## RECORDS FOR THIS EXERCISE

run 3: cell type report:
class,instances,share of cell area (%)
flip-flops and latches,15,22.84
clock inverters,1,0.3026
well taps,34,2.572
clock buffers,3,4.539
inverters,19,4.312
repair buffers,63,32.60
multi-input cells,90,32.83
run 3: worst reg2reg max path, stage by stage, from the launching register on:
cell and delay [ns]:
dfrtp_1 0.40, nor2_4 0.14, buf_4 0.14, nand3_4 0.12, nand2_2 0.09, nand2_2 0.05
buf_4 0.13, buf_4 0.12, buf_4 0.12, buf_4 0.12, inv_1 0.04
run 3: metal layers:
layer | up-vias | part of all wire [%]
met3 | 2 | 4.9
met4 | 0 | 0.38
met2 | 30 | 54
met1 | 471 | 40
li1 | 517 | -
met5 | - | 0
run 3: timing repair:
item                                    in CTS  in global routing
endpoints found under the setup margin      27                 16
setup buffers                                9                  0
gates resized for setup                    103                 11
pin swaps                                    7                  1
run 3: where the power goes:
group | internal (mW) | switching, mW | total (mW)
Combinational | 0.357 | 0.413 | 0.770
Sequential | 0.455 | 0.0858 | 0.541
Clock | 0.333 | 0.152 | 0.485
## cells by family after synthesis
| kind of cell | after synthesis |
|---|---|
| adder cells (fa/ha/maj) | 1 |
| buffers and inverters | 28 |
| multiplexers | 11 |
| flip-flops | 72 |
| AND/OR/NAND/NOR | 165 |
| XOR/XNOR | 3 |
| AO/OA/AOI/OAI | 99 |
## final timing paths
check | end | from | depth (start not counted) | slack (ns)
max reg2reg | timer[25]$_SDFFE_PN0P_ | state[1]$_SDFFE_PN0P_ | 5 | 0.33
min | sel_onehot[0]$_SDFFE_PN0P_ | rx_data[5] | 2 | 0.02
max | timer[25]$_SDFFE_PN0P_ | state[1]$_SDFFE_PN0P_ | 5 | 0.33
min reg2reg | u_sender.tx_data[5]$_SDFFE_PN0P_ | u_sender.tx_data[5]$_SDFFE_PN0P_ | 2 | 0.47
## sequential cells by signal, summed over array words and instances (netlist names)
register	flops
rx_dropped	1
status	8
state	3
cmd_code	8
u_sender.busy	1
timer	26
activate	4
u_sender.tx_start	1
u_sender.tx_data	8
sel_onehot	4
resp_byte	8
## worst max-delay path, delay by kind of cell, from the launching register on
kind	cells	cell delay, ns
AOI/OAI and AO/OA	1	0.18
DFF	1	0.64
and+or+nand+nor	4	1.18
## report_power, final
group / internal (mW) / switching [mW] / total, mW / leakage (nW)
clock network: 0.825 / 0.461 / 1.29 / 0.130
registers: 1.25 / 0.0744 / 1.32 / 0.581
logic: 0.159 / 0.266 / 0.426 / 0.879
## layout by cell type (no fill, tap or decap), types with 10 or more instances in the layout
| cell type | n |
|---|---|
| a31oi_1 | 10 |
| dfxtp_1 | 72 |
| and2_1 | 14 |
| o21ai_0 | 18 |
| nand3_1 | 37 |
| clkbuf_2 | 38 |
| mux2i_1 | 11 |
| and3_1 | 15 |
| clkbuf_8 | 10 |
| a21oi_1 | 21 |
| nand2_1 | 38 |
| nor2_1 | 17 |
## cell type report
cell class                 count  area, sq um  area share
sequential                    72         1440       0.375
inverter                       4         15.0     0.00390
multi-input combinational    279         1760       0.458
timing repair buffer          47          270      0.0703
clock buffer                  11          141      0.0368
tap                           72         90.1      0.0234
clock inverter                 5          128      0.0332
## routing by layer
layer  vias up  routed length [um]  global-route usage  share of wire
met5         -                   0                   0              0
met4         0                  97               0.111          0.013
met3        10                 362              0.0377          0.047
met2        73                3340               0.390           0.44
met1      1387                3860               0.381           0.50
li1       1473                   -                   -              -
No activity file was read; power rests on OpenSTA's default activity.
--- src/rtl/div_req_arbiter.sv ---
// rtl/div_req_arbiter.sv - round-robin arbiter sharing one restoring divider among NREQ requesters
//
// Purpose:
//   Picks one pending requester (round-robin), latches its operands, starts the
//   shared divider and returns quotient/remainder tagged with the requester ID.
//   A zero divisor is answered directly without starting the divider, and a
//   watchdog aborts the wait if the divider never reports done.
//
// Ports:
//   i_clk         clock, rising edge
//   rst_n         synchronous active-low reset
//   req           per-requester request level
//   req_dividend  packed dividends, requester i at [i*WIDTH +: WIDTH]
//   req_divisor   packed divisors, same layout
//   gnt           one-hot acceptance pulse
//   busy          high whenever not IDLE
//   div_start     one-cycle divider start pulse
//   div_dividend  latched dividend to the divider
//   div_divisor   latched divisor to the divider
//   div_done      divider completion (only looked at in WAIT)
//   div_q, div_r  divider results
//   rsp_valid     one-cycle response pulse
//   rsp_id        requester being answered
//   rsp_q, rsp_r  quotient / remainder of the response
//   rsp_dz        divide-by-zero flag
//   rsp_to        watchdog timeout flag

module div_req_arbiter #(
  parameter int WIDTH   = 4,
  parameter int NREQ    = 4,
  parameter int IDW     = 2,
  parameter int TIMEOUT = 16
) (
  input  logic                  i_clk,
  input  logic                  rst_n,
  input  logic [NREQ-1:0]       req,
  input  logic [NREQ*WIDTH-1:0] req_dividend,
  input  logic [NREQ*WIDTH-1:0] req_divisor,
  output logic [NREQ-1:0]       gnt,
  output logic                  busy,
  output logic                  div_start,
  output logic [WIDTH-1:0]      div_dividend,
  output logic [WIDTH-1:0]      div_divisor,
  input  logic                  div_done,
  input  logic [WIDTH-1:0]      div_q,
  input  logic [WIDTH-1:0]      div_r,
  output logic                  rsp_valid,
  output logic [IDW-1:0]        rsp_id,
  output logic [WIDTH-1:0]      rsp_q,
  output logic [WIDTH-1:0]      rsp_r,
  output logic                  rsp_dz,
  output logic                  rsp_to
);

  typedef enum logic [1:0] {
    S_IDLE  = 2'd0,
    S_ISSUE = 2'd1,
    S_WAIT  = 2'd2,
    S_RESP  = 2'd3
  } state_t;

  localparam logic [7:0]      TO_LAST  = 8'(TIMEOUT - 1);
  localparam logic [NREQ-1:0] ONE_HOT0 = NREQ'(1);

  state_t           r_state;
  state_t           w_next;

  logic [IDW-1:0]   r_rr_ptr;
  logic [IDW-1:0]   r_id;
  logic [WIDTH-1:0] r_dividend;
  logic [WIDTH-1:0] r_divisor;
  logic             r_dz;
  logic [7:0]       r_cnt;
  logic [IDW-1:0]   r_rsp_id;
  logic [WIDTH-1:0] r_rsp_q;
  logic [WIDTH-1:0] r_rsp_r;
  logic             r_rsp_dz;
  logic             r_rsp_to;

  logic             w_any;
  logic [IDW-1:0]   w_win_id;
  int               w_scan;
  logic [WIDTH-1:0] w_sel_dividend;
  logic [WIDTH-1:0] w_sel_divisor;
  logic             w_sel_dz;
  logic             w_to_hit;

  // Round-robin pick: scan from farthest to nearest after rr_ptr so the
  // nearest set bit is written last and therefore wins.
  always_comb begin
    w_any    = 1'b0;
    w_win_id = '0;
    w_scan   = 0;
    for (int i = NREQ; i >= 1; i--) begin
      w_scan = (int'(r_rr_ptr) + i) % NREQ;
      if (req[w_scan[IDW-1:0]]) begin
        w_any    = 1'b1;
        w_win_id = w_scan[IDW-1:0];
      end
    end
  end

  assign w_sel_dividend = req_dividend[int'(w_win_id)*WIDTH +: WIDTH];
  assign w_sel_divisor  = req_divisor[int'(w_win_id)*WIDTH +: WIDTH];
  assign w_sel_dz       = (w_sel_divisor == '0);
  assign w_to_hit       = (r_cnt == TO_LAST);

  // State register
  always_ff @(posedge i_clk) begin
    if (!rst_n) begin
      r_state <= S_IDLE;
    end else begin
      r_state <= w_next;
    end
  end

  // Next-state logic
  always_comb begin
    w_next = r_state;
    case (r_state)
      S_IDLE: begin
        if (w_any) begin
          w_next = w_sel_dz ? S_RESP : S_ISSUE;
        end
      end
      S_ISSUE: w_next = S_WAIT;
      S_WAIT: begin
        // done wins over the watchdog when both land in the same cycle
        if (div_done || w_to_hit) begin
          w_next = S_RESP;
        end
      end
      S_RESP:  w_next = S_IDLE;
      default: w_next = S_IDLE;
    endcase
  end

  // Operand, watchdog and response registers
  always_ff @(posedge i_clk) begin
    if (!rst_n) begin
      r_rr_ptr   <= IDW'(NREQ - 1);
      r_id       <= '0;
      r_dividend <= '0;
      r_divisor  <= '0;
      r_dz       <= 1'b0;
      r_cnt      <= '0;
      r_rsp_id   <= '0;
      r_rsp_q    <= '0;
      r_rsp_r    <= '0;
      r_rsp_dz   <= 1'b0;
      r_rsp_to   <= 1'b0;
    end else begin
      case (r_state)
        S_IDLE: begin
          if (w_any) begin
            r_id       <= w_win_id;
            r_dividend <= w_sel_dividend;
            r_divisor  <= w_sel_divisor;
            r_dz       <= w_sel_dz;
            // zero divisor skips the divider; its response is formed here
            if (w_sel_dz) begin
              r_rsp_id <= w_win_id;
              r_rsp_q  <= '1;
              r_rsp_r  <= w_sel_dividend;
              r_rsp_dz <= 1'b1;
              r_rsp_to <= 1'b0;
            end
          end
        end
        S_WAIT: begin
          r_cnt <= r_cnt + 8'd1;
          if (div_done) begin
            r_rsp_id <= r_id;
            r_rsp_q  <= div_q;
            r_rsp_r  <= div_r;
            r_rsp_dz <= 1'b0;
            r_rsp_to <= 1'b0;
          end else if (w_to_hit) begin
            r_rsp_id <= r_id;
            r_rsp_q  <= '0;
            r_rsp_r  <= '0;
            r_rsp_dz <= 1'b0;
            r_rsp_to <= 1'b1;
          end
        end
        S_RESP: begin
          r_rr_ptr <= r_id;
          r_cnt    <= '0;
        end
        default: begin
        end
      endcase
    end
  end

  // Outputs
  always_comb begin
    gnt       = '0;
    busy      = (r_state != S_IDLE);
    div_start = (r_state == S_ISSUE);
    rsp_valid = (r_state == S_RESP);
    // dz requests are acknowledged in the response cycle itself
    if ((r_state == S_ISSUE) || ((r_state == S_RESP) && r_dz)) begin
      gnt = ONE_HOT0 << r_id;
    end
  end

  assign div_dividend = r_dividend;
  assign div_divisor  = r_divisor;
  assign rsp_id       = r_rsp_id;
  assign rsp_q        = r_rsp_q;
  assign rsp_r        = r_rsp_r;
  assign rsp_dz       = r_rsp_dz;
  assign rsp_to       = r_rsp_to;

endmodule
===== src/rtl/fall_event_fsm.sv =====
// fall_event_fsm: classifies a magnitude-squared stream into free-fall, impact and stillness phases
// and raises a latched alarm plus a one-cycle pulse on a confirmed fall.
module fall_event_fsm #(
  parameter logic [31:0] FF_THRESH      = 32'd67108864,
  parameter logic [31:0] IMPACT_THRESH  = 32'd1677721600,
  parameter logic [31:0] STILL_LO       = 32'd171798692,
  parameter logic [31:0] STILL_HI       = 32'd386547056,
  parameter int unsigned FF_MIN_SAMPLES = 16,
  parameter int unsigned IMPACT_WINDOW  = 25,
  parameter int unsigned STILL_SAMPLES  = 50,
  parameter int unsigned STILL_TIMEOUT  = 200
) (
  input  logic        clk,
  input  logic        rst_n,
  input  logic        mag_valid,
  input  logic [31:0] mag_sq,
  input  logic        alarm_clr,
  output logic        fall_detected,
  output logic        alarm,
  output logic [2:0]  state_o,
  output logic [15:0] fall_count
);
  typedef enum logic [2:0] {
    IDLE        = 3'd0,
    FREEFALL    = 3'd1,
    IMPACT_WAIT = 3'd2,
    STILL_CHECK = 3'd3,
    ALARM       = 3'd4
  } state_t;
  localparam logic [15:0] FF_MIN    = 16'(FF_MIN_SAMPLES);
  localparam logic [16:0] WIN_END   = 17'(IMPACT_WINDOW);
  localparam logic [16:0] STILL_END = 17'(STILL_SAMPLES);
  localparam logic [16:0] TMO_END   = 17'(STILL_TIMEOUT);
  state_t state, state_n;
  logic [15:0] ff_cnt, ff_n, win_cnt, win_n, still_cnt, still_n, tmo_cnt, tmo_n;
  logic [16:0] win_inc, still_inc, tmo_inc;
  logic is_ff, is_imp, in_band, fire;
  assign is_ff     = mag_sq < FF_THRESH;
  assign is_imp    = mag_sq >= IMPACT_THRESH;
  assign in_band   = (mag_sq >= STILL_LO) && (mag_sq <= STILL_HI);
  // 17-bit increments so the end-of-window compares never wrap at 65535
  assign win_inc   = {1'b0, win_cnt} + 17'd1;
  assign still_inc = {1'b0, still_cnt} + 17'd1;
  assign tmo_inc   = {1'b0, tmo_cnt} + 17'd1;
  assign state_o   = state;
  always_comb begin
    state_n = state;
    ff_n    = ff_cnt;
    win_n   = win_cnt;
    still_n = still_cnt;
    tmo_n   = tmo_cnt;
    fire    = 1'b0;
    if (state == ALARM) begin
      if (alarm_clr) state_n = IDLE;
    end else if (mag_valid) begin
      case (state)
        IDLE: begin
          if (is_ff) begin
            ff_n    = 16'd1;
            state_n = FREEFALL;
          end
        end
        FREEFALL: begin
          if (is_ff) ff_n = (ff_cnt == 16'hFFFF) ? ff_cnt : ff_cnt + 16'd1;
          else if (ff_cnt < FF_MIN) state_n = IDLE;
          else if (is_imp) begin
            state_n = STILL_CHECK;
            still_n = 16'd0;
            tmo_n   = 16'd0;
          end else begin
            state_n = IMPACT_WAIT;
            win_n   = 16'd1;
          end
        end
        IMPACT_WAIT: begin
          if (is_imp) begin
            state_n = STILL_CHECK;
            still_n = 16'd0;
            tmo_n   = 16'd0;
          end else begin
            win_n = win_inc[15:0];
            if (win_inc == WIN_END) state_n = IDLE;
          end
        end
        STILL_CHECK: begin
          tmo_n   = tmo_inc[15:0];
          still_n = in_band ? still_inc[15:0] : 16'd0;
          // completion wins over timeout on the same sample
          if (in_band && still_inc == STILL_END) begin
            state_n = ALARM;
            fire    = 1'b1;
          end else if (tmo_inc == TMO_END) state_n = IDLE;
        end
        default: state_n = IDLE;
      endcase
    end
  end
  always_ff @(posedge clk or negedge rst_n) begin
    if (!rst_n) begin
      state         <= IDLE;
      ff_cnt        <= 16'd0;
      win_cnt       <= 16'd0;
      still_cnt     <= 16'd0;
      tmo_cnt       <= 16'd0;
      fall_detected <= 1'b0;
      alarm         <= 1'b0;
      fall_count    <= 16'd0;
    end else begin
      state         <= state_n;
      ff_cnt        <= ff_n;
      win_cnt       <= win_n;
      still_cnt     <= still_n;
      tmo_cnt       <= tmo_n;
      fall_detected <= fire;
      alarm         <= fire ? 1'b1 : (state == ALARM && alarm_clr) ? 1'b0 : alarm;
      fall_count    <= (fire && fall_count != 16'hFFFF) ? fall_count + 16'd1 : fall_count;
    end
  end
endmodule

## EXERCISE GOAL
Track down all lines above with the string "wire" and copy them.

## EXERCISE RESULT
layer | up-vias | part of all wire [%]
layer  vias up  routed length [um]  global-route usage  share of wire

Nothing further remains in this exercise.